The House bill is set for a hearing before the Judiciary Committee’s Civil Justice subcommittee on March 8.
The Florida Supreme Court’s power to set rules of practice and procedure are among the broadest in the nation, as well as among the hardest to be overridden by the legislature. The Judiciary Article of the state constitution holds:
The supreme court shall adopt rules for the practice and procedure in all courts including the time for seeking appellate review, the administrative supervision of all courts, the transfer to the court having jurisdiction of any proceeding when the jurisdiction of another court has been improvidently invoked, and a requirement that no cause shall be dismissed because an improper remedy has been sought…Rules of court may be repealed by general law enacted by two-thirds vote of the membership of each house of the legislature.

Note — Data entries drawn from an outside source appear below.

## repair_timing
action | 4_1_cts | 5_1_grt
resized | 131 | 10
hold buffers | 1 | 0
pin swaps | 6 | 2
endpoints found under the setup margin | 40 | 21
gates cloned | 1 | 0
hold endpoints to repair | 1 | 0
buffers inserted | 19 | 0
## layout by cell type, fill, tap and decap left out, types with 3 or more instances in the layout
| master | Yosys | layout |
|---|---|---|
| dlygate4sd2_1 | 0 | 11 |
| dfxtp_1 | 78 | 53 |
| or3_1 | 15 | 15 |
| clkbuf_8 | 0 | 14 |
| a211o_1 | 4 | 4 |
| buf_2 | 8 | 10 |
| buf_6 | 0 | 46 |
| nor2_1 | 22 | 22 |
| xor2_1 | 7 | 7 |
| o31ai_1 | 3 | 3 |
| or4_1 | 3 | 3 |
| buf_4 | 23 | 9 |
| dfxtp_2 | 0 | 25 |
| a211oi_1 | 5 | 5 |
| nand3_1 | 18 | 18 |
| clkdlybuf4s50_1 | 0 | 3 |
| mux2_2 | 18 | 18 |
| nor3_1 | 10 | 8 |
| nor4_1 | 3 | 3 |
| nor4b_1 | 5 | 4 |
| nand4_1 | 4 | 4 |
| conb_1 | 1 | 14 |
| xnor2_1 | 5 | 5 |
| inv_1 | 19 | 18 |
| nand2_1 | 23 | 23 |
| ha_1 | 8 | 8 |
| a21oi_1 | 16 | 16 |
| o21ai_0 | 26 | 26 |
**/design/flow/config.mk**
```make
export PLATFORM = sky130hd
export DESIGN_NAME = shift_loop
export DESIGN_NICKNAME = shift_loop
export VERILOG_FILES = /design/flow/design.v
export SDC_FILE = /design/flow/constraint.sdc
export NUM_CORES = 4
export LEC_CHECK = 1
export CORE_AREA = 10 10 70 70
export DIE_AREA = 0 0 80 80
```
**/design/flow/constraint.sdc**
```tcl
current_design shift_loop

set clk_period 1.7
set clk_io_pct 0.2

create_clock -name clk0 -period $clk_period [get_ports {decrease_pulse}]

set non_clock_inputs [all_inputs -no_clocks]
set_input_delay [expr $clk_period * $clk_io_pct] -clock clk0 $non_clock_inputs
set_output_delay [expr $clk_period * $clk_io_pct] -clock clk0 [all_outputs]
```
**/design/flow/design.v**
```verilog
module shift_loop
    (
        input wire decrease_pulse,
        input wire reset,
        input wire[4:0] start_val,
        output wire busy
    );
    logic[4:0] curr_val;
    assign busy = ~(curr_val == 0);
    always_ff @(posedge decrease_pulse)
        if(reset)
            curr_val <= start_val;
        else if(busy)
            curr_val <= curr_val - 1;
endmodule
module shift_loop_test;
endmodule
```
**/design/flow/run.sh**
```bash
#!/bin/bash
# OpenROAD 26Q1-2900-gdf79404cd8, Yosys 0.63+post, stock flow scripts
make -C /OpenROAD-flow-scripts/flow DESIGN_CONFIG=/design/flow/config.mk WORK_HOME=/design/flow/orfs finish
```
==> qor.txt <==
Status -> finished, final reports clean
Simple-gate share of the synthesized area -> 0.147
Num rows -> 21
Worst Tran Pin Value -> 256 ps
Yosys cell count -> 24
R2R Path Start -> curr_val[0]
Ports -> 8
Final worst slack -> 71.0 ps
RSZ-0062 raised after global routing -> true
ANT cells -> 0
Element type at the critical path start -> flip-flop
H-tree Lvls -> 1
Pint -> 0.000333 W
Yosys stat chip area -> 280 µm²
Hold Vio Cnt, Final -> 0
Final setup fails -> 0
Min-Delay Path Class -> reg2reg
Max reg flops -> 5
Reg2reg end -> curr_val[1]
Sequential Power Share -> 0.443
Multiplexer share -> 0.0804
Layout cell share with drive strength beyond 1 -> 0.342
Synth warn -> 1
FFs w/ async S/R, synth -> 0
Hold depth -> 2
Synthesis-to-layout area growth -> 66.1%
Count leader, synth -> edfxtp_1
M1 WL -> 229 µm
# clock sinks -> 5
Average cell area after synthesis -> 11.7 µm²
Area leader share -> 0.536
Hold path startpoint -> curr_val[4]
Initial antenna violation count -> 0
Critical Path AT -> 1290 ps
Power per cell area -> 951 nW/µm²
Worst hold margin -> 650 ps
Adders+Majority by Area -> 0.0446
Top reg by flops -> curr_val
Crit path launch -> curr_val[0]
Worst-Skew Late Latency -> 230 ps
Clock transition at the registers of the reported paths -> 40 ps
Dominant register cell in the synthesized netlist -> edfxtp_1
Commonest cells post-synth -> edfxtp_1 (5), nand2_1 (3)
DR vias/cell -> 2.60
Initial DRC Count -> 3
Worst-path maximum fanout -> 2
Worst R2R Setup Slack -> 140 ps
Initial DRT Pass Iterations -> 4
Non-Filler Instances -> 84
Die X -> 80 µm
Clock skew -> 0.234 ps
WL per Instance -> 7.63 µm
Tool warnings -> 26
GP Congestion -> 0.705
Unique cell types -> 14
Logic family by area -> simple AND/OR/NAND/NOR gates
VDD IR-drop max -> 0.000191 V
Synth top area cells -> edfxtp_1 (54%), mux2_2 (8.0%), xnor2_1 (6.3%)
CP required -> 1360 ps
Post-DP Area -> 418 µm²
F_max -> 614 MHz
DRC -> 0
Yosys xor share -> 0.0938
Die area -> 6400 µm²
DR top layer -> met4
Max-slew violations -> 0
Met3 WL -> 70 µm
Dpl hpwl -> 526 µm
DP Worst Slack -> -16.2 ps
Crit Path Class -> reg2out
Sw frac -> 0.248
Synthesized instance count -> 24
FILL cells -> 402
Vias in the first global route -> 235
Top Registers -> curr_val (5)
Largest net degree at the start of global routing -> 8
Input/output buffers -> 7
Root buffer cell -> clkbuf_4
Flip-flops with a built-in enable -> 5
Final non-filler cell area -> 465 µm²
First-pass GRT wire length -> 1.07 mm
Dpl cells -> 78
Clock Power Share -> 0.304
Post-route clock period utilization -> 0.958
DR WL met2 -> 330 µm
Static leakage -> 0.168 nW
FP Util -> 0.0821
TritonCTS Buffers -> 3
CTS Hold Buffers Added -> 0
Die Span Y -> 80 µm
Cell count of the worst reg-to-reg path -> 6
Yosys top cell by area -> edfxtp_1
Remaining Overflow, GRT -> 0
Total GRT Usage -> 0.0215
CTS Buffer Depth -> 2
Hold path endpoint -> curr_val[4]
Relative slew slack -> 0.829
Critical path endpoint category -> output port
Setup TNS -> 0 ps
Cell area after synthesis -> 280 µm²
Routed Wire Length -> 641 µm
Compound-cell area share of the yosys netlist -> 0.0536
Total via count after detailed routing -> 218
NetSw -> 0.000110 W
Logic pwr share -> 0.252
Seq share, synth -> 0.536
Yosys reg bits -> 5
Fin crit period -> 1630 ps
Antenna violation net count after detailed routing -> 0
Area of the core -> 3420 µm²
Max-cap viol count -> 0
CTS tree -> done
-- final cells by class --
class                      count  area (µm²)  share of cell area
timing repair buffer          11        95.1               0.204
tap                           46        57.6               0.124
sequential                     5         150               0.323
inverter                       2        7.51              0.0161
clock buffer                   4        26.3              0.0565
multi-input combinational     16         129               0.277
-- worst max-delay path by stage --
stage	cells past startpoint	endpoint	slack [ps]
after CTS	5	busy	60
after global routing	5	busy	-60
final	5	busy	70
-- per-stage QoR --
| step | total power (W) | util |
|---|---|---|
| after floorplan | 0.000252 | - |
| after global placement | 0.000288 | 0.122 |
| after detailed placement | 0.000291 | 0.122 |
| after CTS | 0.000446 | 0.133 |
| after global routing | 0.000474 | 0.136 |
| final | 0.000443 | 0.136 |
-- layer usage --
metal | up-vias | track usage
met3 | 2 | 0.0193
met4 | 0 | 0.00880
met5 | - | 0
li1 | 110 | -
met2 | 5 | 0.0321
met1 | 101 | 0.0203
-- cell usage in the layout (no fill, tap or decap), drive strengths merged --
master	synthesis	layout
buf	1	5
clkbuf	0	4
clkdlybuf4s50	0	6
edfxtp	5	5
ha	1	1
inv	2	2
mux2	2	2
nand2	3	3
nand2b	1	1
nor3	1	1
nor3b	1	1
o21ai	3	3
or2	1	1
xnor2	2	2
xor2	1	1
-- critical path: stages (launching register included) --
cell	delay, ps
edfxtp_1	370
inv_1	80
ha_2	180
nor3b_4	200
nand2b_1	90
buf_2	120
-- power by group through the flow --
stage	logic (W)	registers (W)	clock network [W]
4_1_cts	0.000107	0.000197	0.000143
6_report	0.000112	0.000196	0.000135
5_1_grt	0.000128	0.000201	0.000145
-- timing repair --
action	4_1_cts	5_1_grt
setup endpoints to repair	1	1
resized	5	1
hold endpoints to repair	0	0
buffers inserted	1	1
cloned	0	0
pin swaps	1	0
-- cells by family after synthesis --
| family | count (synthesis) |
|---|---|
| AND-OR/OR-AND | 3 |
| flip-flops | 5 |
| adder cells (fa/ha/maj) | 1 |
| AND/OR/NAND/NOR | 7 |
| multiplexers | 2 |
| XOR/XNOR | 3 |
| buffers and inverters | 3 |
No activity file was given, so power comes from the tool's default toggle rates.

Two newly elected members of Florida’s House, however, attempted to transfer the rule making power as to death penalty cases directly to the legislature. HJR 73 of 2011 (as filed on December 16, 2010) would have added a section to the Legislative Article that read:
Notwithstanding any other provision of this constitution, the Legislature by general law shall adopt rules governing time limits, procedures, and processes relating to all death penalty cases and related proceedings in all courts.

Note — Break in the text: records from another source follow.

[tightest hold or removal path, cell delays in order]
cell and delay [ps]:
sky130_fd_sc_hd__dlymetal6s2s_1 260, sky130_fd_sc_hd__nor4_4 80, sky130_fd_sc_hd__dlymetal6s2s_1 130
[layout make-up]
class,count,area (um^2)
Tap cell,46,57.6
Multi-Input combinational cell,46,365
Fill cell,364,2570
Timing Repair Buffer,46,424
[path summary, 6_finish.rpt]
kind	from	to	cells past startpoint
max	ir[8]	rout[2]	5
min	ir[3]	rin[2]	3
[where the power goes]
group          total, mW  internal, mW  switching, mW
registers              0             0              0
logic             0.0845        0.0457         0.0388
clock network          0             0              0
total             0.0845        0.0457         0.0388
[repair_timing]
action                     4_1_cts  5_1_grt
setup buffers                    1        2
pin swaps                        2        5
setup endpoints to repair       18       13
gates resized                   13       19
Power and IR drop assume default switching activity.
**flow/design.v**
```verilog
module register_16bit_cpu (
	input 		 clk,
	input 		 resetn,
	input 		 write_enable,
	input [15:0] bus_in,
	output reg 	 data_out
);
	always @(posedge clk or negedge resetn) begin
		if (!resetn) begin
			data_out <= 16'h0000;
		end
		else if (write_enable) begin
			data_out <= bus_in;
		end 
	end
endmodule
module ir_cpu (
	input 		 	 clk,
	input 		 	 resetn,
	input 		 	 ir_en,
	input 	  [15:0] buswires,
	output reg [8:0] ir
);
	always @(posedge clk or negedge resetn) begin
		if (!resetn) begin
			ir <= 9'b0;
		end
		else if (ir_en) begin
			ir <= buswires[8:0];
		end
	end
endmodule
module register_file_cpu (
	input 		  clk,
	input 		  resetn,
	input  [7:0]  rin,
	input  [15:0] buswires,
	output [15:0] r0_out, r1_out, r2_out, r3_out,
	output [15:0] r4_out, r5_out, r6_out, r7_out
);
	register_16bit_cpu reg0 (.clk(clk), .resetn(resetn), .write_enable(rin[0]), .bus_in(buswires), .data_out(r0_out));
	register_16bit_cpu reg1 (.clk(clk), .resetn(resetn), .write_enable(rin[1]), .bus_in(buswires), .data_out(r1_out));
	register_16bit_cpu reg2 (.clk(clk), .resetn(resetn), .write_enable(rin[2]), .bus_in(buswires), .data_out(r2_out));
	register_16bit_cpu reg3 (.clk(clk), .resetn(resetn), .write_enable(rin[3]), .bus_in(buswires), .data_out(r3_out));
	register_16bit_cpu reg4 (.clk(clk), .resetn(resetn), .write_enable(rin[4]), .bus_in(buswires), .data_out(r4_out));
	register_16bit_cpu reg5 (.clk(clk), .resetn(resetn), .write_enable(rin[5]), .bus_in(buswires), .data_out(r5_out));
	register_16bit_cpu reg6 (.clk(clk), .resetn(resetn), .write_enable(rin[6]), .bus_in(buswires), .data_out(r6_out));
	register_16bit_cpu reg7 (.clk(clk), .resetn(resetn), .write_enable(rin[7]), .bus_in(buswires), .data_out(r7_out));
endmodule
module counter_2bit_cpu (
	input 			 clk,
	input 			 resetn,  
	input 			 clear,	 
	output reg [1:0] state
);
	always @(posedge clk or negedge resetn) begin
		if (!resetn) begin
			state <= 2'b00;
		end else if (clear) begin
			state <= 2'b00;
		end else begin
			state <= state + 1'b1;
		end
	end
endmodule
module alu_cpu (
	input 		  clk,
	input 		  resetn,
	input  [15:0] buswires,
	input 		  ain, 
	input 		  gin, 
	input 		  sub,
	output [15:0] aluout
);
	reg [15:0] reg_A;
	reg [15:0] reg_G;
	wire [15:0] raout = reg_A;
	wire [15:0] addsub_result = (sub==1'b0) ? (raout + buswires) : (raout - buswires);
	always @(posedge clk or negedge resetn) begin
		if (!resetn) begin
			reg_A <= 16'h0000;
		end
		else if (ain) begin
			reg_A <= buswires;
		end
	end
	always @(posedge clk or negedge resetn) begin
		if (!resetn) begin
			reg_G <= 16'h0000;
		end 
		else if (gin) begin
			reg_G <= addsub_result;
		end
	end
	assign aluout = reg_G;	
endmodule
module multiplexer_cpu(
	input 	   [15:0] din,
	input 	   [15:0] aluout,
	input 	   [15:0] r0_out,
	input 	   [15:0] r1_out,
	input 	   [15:0] r2_out,
	input 	   [15:0] r3_out,
	input 	   [15:0] r4_out,
	input 	   [15:0] r5_out,
	input 	   [15:0] r6_out,
	input 	   [15:0] r7_out,
	input 		 	  din_en,
	input 		      gout,
	input 	   [2:0]  rout,
	output reg [15:0] buswires
); 
	always @(*) begin
		if (din_en) begin
			buswires = din;
		end
		else if (gout) begin
			buswires = aluout;
		end
		else begin
			case (rout)
				3'b000: buswires = r0_out;
				3'b001: buswires = r1_out;
				3'b010: buswires = r2_out;
				3'b011: buswires = r3_out;
				3'b100: buswires = r4_out;
				3'b101: buswires = r5_out;
				3'b110: buswires = r6_out;
				3'b111: buswires = r7_out;
				default: buswires = 16'hXXXX;
			endcase
		end
	end
endmodule 
module control_unit_cpu (
	input 			 run,
	input 			 resetn,		
	input 	   [8:0] ir,
	input 	   [1:0] state,
	output reg 		 ain,
	output reg 		 gin,
	output reg 		 sub,
	output reg [7:0] rin,
	output reg [2:0] rout,
	output reg 		 din_en,
	output reg 		 gout,
	output reg 		 ir_en,
	output reg 		 clear,
	output reg 		 done
);
	wire [2:0] opcode = ir[8:6];
	wire [2:0] rx	  = ir[5:3];
	wire [2:0] ry	  = ir[2:0];	
	localparam MV  = 3'b000; 
	localparam MVI = 3'b001;
	localparam ADD = 3'b010;
	localparam SUB = 3'b011;
	always @(*) begin
		ain		= 1'b0;
		gin 	= 1'b0;
		sub 	= 1'b0;
		rin 	= 8'h00;
		rout 	= 3'b000;
		din_en 	= 1'b0;
		gout 	= 1'b0;
		ir_en 	= 1'b0;
		clear	= 1'b0;
		done 	= 1'b0;
		if (run && resetn) begin
			case (state)
				2'd0: begin
					ir_en = 1'b1;
					din_en = 1'b1;
				end
				2'd1: begin
					case (opcode)
						MV: begin
							rout = ry;
							rin = (1 << rx);  
							done = 1'b1;
							clear = 1'b1;
						end
						MVI: begin
							din_en = 1'b1;
							rin = (1 << rx);
							done = 1'b1;
							clear = 1'b1;
						end
						ADD, SUB: begin
							rout = rx;
							ain = 1'b1;
						end
						default: begin
							done = 1'b1;
						end
					endcase
				end
				2'd2: begin
					if (opcode == ADD || opcode == SUB) begin
						rout = ry;
						gin = 1'b1;
						sub = (opcode == SUB);
					end
				end
				2'd3: begin
					if (opcode == ADD || opcode == SUB) begin
						gout = 1'b1;
						rin = (1 << rx);
						done = 1'b1;
						clear = 1'b1;
					end
				end
			endcase
		end
	end
endmodule
module cpu (
	input 		 clk,
	input 		 resetn,
	input 		 run,
	input [15:0] din,
	output 		 done
);
	wire [15:0] buswires;
	wire		ain, gin, sub;
	wire [7:0]  rin;
	wire [2:0]  rout;
	wire 		din_en, gout, ir_en, clear;
	wire [1:0]  state;
	wire [8:0]  ir_out;
	wire [15:0] aluout;
	wire [15:0] r0_out, r1_out, r2_out, r3_out, r4_out, r5_out, r6_out, r7_out;
	control_unit_cpu cu_unit (
	.run(run), .resetn(resetn), .ir(ir_out), .state(state),
	.ain(ain), .gin(gin), .sub(sub), .rin(rin), .rout(rout),
	.din_en(din_en), .gout(gout), .ir_en(ir_en), .clear(clear), .done(done)
	);
	multiplexer_cpu mux_unit (
	.din(din), .aluout(aluout), .din_en(din_en), .gout(gout),
	.rout(rout), .buswires(buswires),
	.r0_out(r0_out), .r1_out(r1_out), .r2_out(r2_out), .r3_out(r3_out),
	.r4_out(r4_out), .r5_out(r5_out), .r6_out(r6_out), .r7_out(r7_out)
	);
	alu_cpu alu_unit (
	.clk(clk), .resetn(resetn), .buswires(buswires), .ain(ain),
	.gin(gin), .sub(sub), .aluout(aluout)
	);
	counter_2bit_cpu counter_unit (
	.clk(clk), .resetn(resetn), .clear(clear), .state(state)
	);
	register_file_cpu rf_unit (
	.clk(clk), .resetn(resetn), .rin(rin), .buswires(buswires),
	.r0_out(r0_out), .r1_out(r1_out), .r2_out(r2_out), .r3_out(r3_out),
	.r4_out(r4_out), .r5_out(r5_out), .r6_out(r6_out), .r7_out(r7_out)
	);
	ir_cpu ir_unit (
	.clk(clk), .resetn(resetn), .ir_en(ir_en), .buswires(buswires), .ir(ir_out)
	);
endmodule
```
**flow/constraint.sdc**
```tcl
current_design cpu

set clk_period 6.6
set clk_io_pct 0.2

create_clock -name clk0 -period $clk_period [get_ports {clk}]

set non_clock_inputs [all_inputs -no_clocks]
set_input_delay [expr $clk_period * $clk_io_pct] -clock clk0 $non_clock_inputs
set_output_delay [expr $clk_period * $clk_io_pct] -clock clk0 [all_outputs]
```
**flow/config.mk**
```make
export PLATFORM = sky130hd
export DESIGN_NAME = cpu
export DESIGN_NICKNAME = cpu
export VERILOG_FILES = /design/flow/design.v
export SDC_FILE = /design/flow/constraint.sdc
export NUM_CORES = 4
export LEC_CHECK = 1
export CORE_UTILIZATION = 30
```
**flow/run.sh**
```bash
#!/bin/bash
# OpenROAD 26Q1-2900-gdf79404cd8, Yosys 0.63+post, stock flow scripts
make -C /OpenROAD-flow-scripts/flow DESIGN_CONFIG=/design/flow/config.mk WORK_HOME=/design/flow/orfs finish
```
==> results.ini <==
[synth]
netlist_instances=274
yosys_cells=274
numSynthFlops=37
yosys_warnings=14
flop_cell=dfrtp_1
mappedNetlistArea_mm2=0.00253
synth_area_per_cell_um2=9.23
synth_cell_types=60
edf_count=0
async_flop_share_pct=100
ys_area_mm2=0.00253
synth_seq_share_pct=36.6

[detailed_routing]
antenna_left=0
drtPass1Iterations=4
diodes=0
drtIter0Drc=122
wl_per_cell_um=14.3
drt_wl_total_mm=5.52
via_per_inst=5.13
vias=1986
drc_errors=0

[run]
tool_warnings=36
drv_cap=0

[clock_tree]
cts_tree=built
ctsHtreeMaxLevel=2
cts.sinks=37
cts-resized-gates=0
clk_path_buf_depth=2
cts.clk_slew.worst_paths_ns=0.07
cts_hold_buf=0
clock-root-buffer=clkbuf_8
post_cts_buffers=0
numCtsBuffers=5
insertion_delay_ns=0.29

[final_timing]
hold_viol=0
final-setup-viol-count=0
max_slew_margin_pct=45.5
setup_tns_ns=0
slew_viol_final=0
skew_ns=0.00475
fin_crit_ns=5.52
clock.fmax_mhz=181
worstMarginPinSlew_ns=0.810
period_used_pct=83.7
fin_hold_ws_ns=0.491
rsz0062_at_grt=no

[pwr]
peakVddDrop_mv=0.162
leakage_uw=0.00121
power_density_mw_per_mm2=443

[die]
dieWidth_um=93.8
rows=33
pin_count=20
core_area_mm2=0.00818
initCoreUtil_pct=30.9
die-height_um=93.8
die_area_mm2=0.00880

[min_path]
whs_endpoint=alu_unit.reg_G[8]
hold-path-cell-count=2
worst_hold_startpoint=alu_unit.reg_G[8]
hold_path_class=register to register

[global_routing]
overflow=0
track_usage_pct=14.0
grt_pass1_vias=1955
grt_pass1_wl_mm=9.54
antenna_found_initial=0
grt_max_degree=41

[worst_setup_path]
arrival_ns=5.75
path_max_fanout=11
critPathLaunchType=input pin
critPathKind=input pin to register
r2r-start=ir_unit.ir[8]
required_ns=6.82
r2r_setup_slack_ns=2.04
worst_r2r_path_depth=18
r2r-end=alu_unit.reg_G[7]
cp-end-kind=register

[placement]
portBuffers=12
dp_hpwl_mm=3.97
gp_congestion=0.831

[cells_and_area]
combGateArea_mm2=0.00146
fillers=840
area_delta_synth_final_pct=12.1
regArea_um2=926
drive_above_1_share_pct=11.3

[run_status]
outcome=complete, no violations

==> worst max-delay path: stages <==
cell             delay, ns
clkdlybuf4s50_1       0.51
and4b_1               0.51
a41oi_1               0.19
nor3_2                0.29
a221oi_1              0.14
a211oi_2              0.23
buf_4                 0.17
nand2b_1              0.12
inv_1                 0.05
ha_1                  0.26
a21oi_1               0.23
ha_1                  0.27
nor2b_1               0.13
o21ai_0               0.20
a21boi_0              0.14
o21ai_0               0.24
a21boi_0              0.17
or4_1                 0.49
nand3_1               0.10
==> state kept, by name (all words and copies together) (netlist names) <==
| name | flops |
|---|---|
| rf_unit.reg6.data_out | 1 |
| alu_unit.reg_G | 9 |
| rf_unit.reg7.data_out | 1 |
| counter_unit.state | 2 |
| rf_unit.reg3.data_out | 1 |
| rf_unit.reg4.data_out | 1 |
| alu_unit.reg_A | 9 |
| ir_unit.ir | 9 |
| rf_unit.reg5.data_out | 1 |
| rf_unit.reg1.data_out | 1 |
| rf_unit.reg2.data_out | 1 |
| rf_unit.reg0.data_out | 1 |
==> power by group <==
| group | switching (µW) | leakage [µW] | internal, µW |
|---|---|---|---|
| clock network | 83.2 | 0.0000681 | 150 |
| registers | 72.1 | 0.000493 | 293 |
| logic | 357 | 0.000648 | 301 |
| total | 512 | 0.00121 | 744 |
==> cells in the mapped netlist, drive strengths merged, types with 3 or more instances <==
master | count | share of area (%)
dfrtp | 37 | 37
nand2 | 24 | 3.6
o21ai | 24 | 4.7
nor2 | 21 | 3.1
a21oi | 16 | 3.2
ha | 14 | 6.9
inv | 12 | 1.8
a22oi | 9 | 2.7
buf | 9 | 2.9
mux2 | 9 | 4.5
nor3 | 7 | 1.6
xnor2 | 7 | 2.4
clkbuf | 6 | 0.94
nand3 | 5 | 0.99
nand4 | 5 | 1.2
o31ai | 5 | 1.5
xor2 | 5 | 1.7
a21boi | 4 | 1.2
and2 | 4 | 1.1
nand3b | 4 | 1.2
nor2b | 4 | 0.99
nor3b | 4 | 1.2
a221oi | 3 | 1.3
and3 | 3 | 0.94
==> kinds of logic after synthesis <==
kind of cell / Yosys count / synth area share (%)
compound gates: 81 / 21.5
xor+xnor: 12 / 4.15
fa+ha+maj: 15 / 7.72
buf+inv: 27 / 5.59
flops: 37 / 36.6
mux: 10 / 4.85
simple gates: 92 / 19.6
==> cell type report <==
cell class	count	area share (%)
inverters	12	1.59
clock inverters	3	2.29
multi-input cells	210	51.6
well taps	105	4.63
repair buffers	15	4.85
clock buffers	5	2.43
flip-flops and latches	37	32.6
==> placed cells by master, fill, tap and decap left out, types with 3 or more instances in the layout <==
master and n:
dfrtp_1 37, inv_1 12, nand3_1 5, a22oi_1 9, mux2_4 3, xor2_1 5
ha_1 14, o31ai_1 5, and2_1 3, o21ai_0 23, nand2_1 24, nor2_1 21
clkbuf_8 5, xnor2_1 7, nor3b_1 4, clkdlybuf4s50_1 11, nand4_1 5, nand3b_1 4
a21oi_1 16, nor2b_1 4, buf_4 3, mux2_2 6, nor3_1 6, a21boi_0 4
==> worst max path at each step <==
stage                  endpoint  slack, ns  from  depth (start not counted)
CTS           alu_unit.reg_G[7]       1.06   run                         19
finish        alu_unit.reg_G[7]       1.08   run                         19
global route  alu_unit.reg_G[7]       0.56   run                         19
==> metrics by stage <==
step           power (µW)  util (%)  instances  instance area (µm²)  setup slack (ns)
2_1_floorplan         895         -        274                 2530              1.71
3_3_place_gp         1010      33.1        379                 2700             0.778
3_5_place_dp         1020      33.1        379                 2700             0.781
4_1_cts              1270      34.7        387                 2840              1.06
5_1_grt              1370      34.7        387                 2840             0.562
6_report             1260      34.7        387                 2840              1.08
==> layer usage <==
layer	wire length (µm)	share of wire (%)	track usage, %	vias to the layer above
li1	-	-	-	1007
met2	2430	44	21.4	35
met5	0	0	0	-
met1	2810	51	21.3	936
met4	76	1.4	2.56	0
met3	200	3.6	2.63	8
No activity file was given, so power comes from the tool's default toggle rates.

The state bar’s Board of Governors on December 10 adopted a legislative position against any effort to alter the Supreme Court’s rule making power:
Opposes amendment of Article V, Section 2(a) of the Florida Constitution that would alter the Supreme Court’s authority to adopt rules for practice and procedure in all courts, or that would change the manner by which such rules may be repealed by the Legislature.
On December 30, precisely two weeks after the Constitutional Amendment was proposed, it was withdrawn by its sponsors.
There have been numerous efforts to try and avoid the excesses of judicial elections, but one Florida House member has proposed a unique solution. In 2010, Broward County faced an “unwieldy primary election for judges [with] 42 candidates including 15 incumbents in 20 races”. (h/t Florida Bar News) This prompted state Sen. Jeremy Ring to introduce SB 140, a constitutional amendment that increases the number of years a person must be a member of the Florida bar before being eligible for a trial court judgeship. Circuit and county court judges would need to have 10 years as an attorney (currently 5 years for circuit, and bar admission only for county), the same qualifications needed as with the state’s appellate courts. An identical bill (HB 47) was also introduced in the House.
Earlier in 2010, Gavel to Gavel looked at efforts by state legislatures to mandate more electronic filing of court documents. Much of the focus was on civil cases, however Florida’s Senate is considering a plan to press for criminal case e-filing. SB 170 of 2011 would require prosecutors and public defenders to e-file documents with the clerk of court and report back on March 1, 2012 on the implementation of the program to the legislature.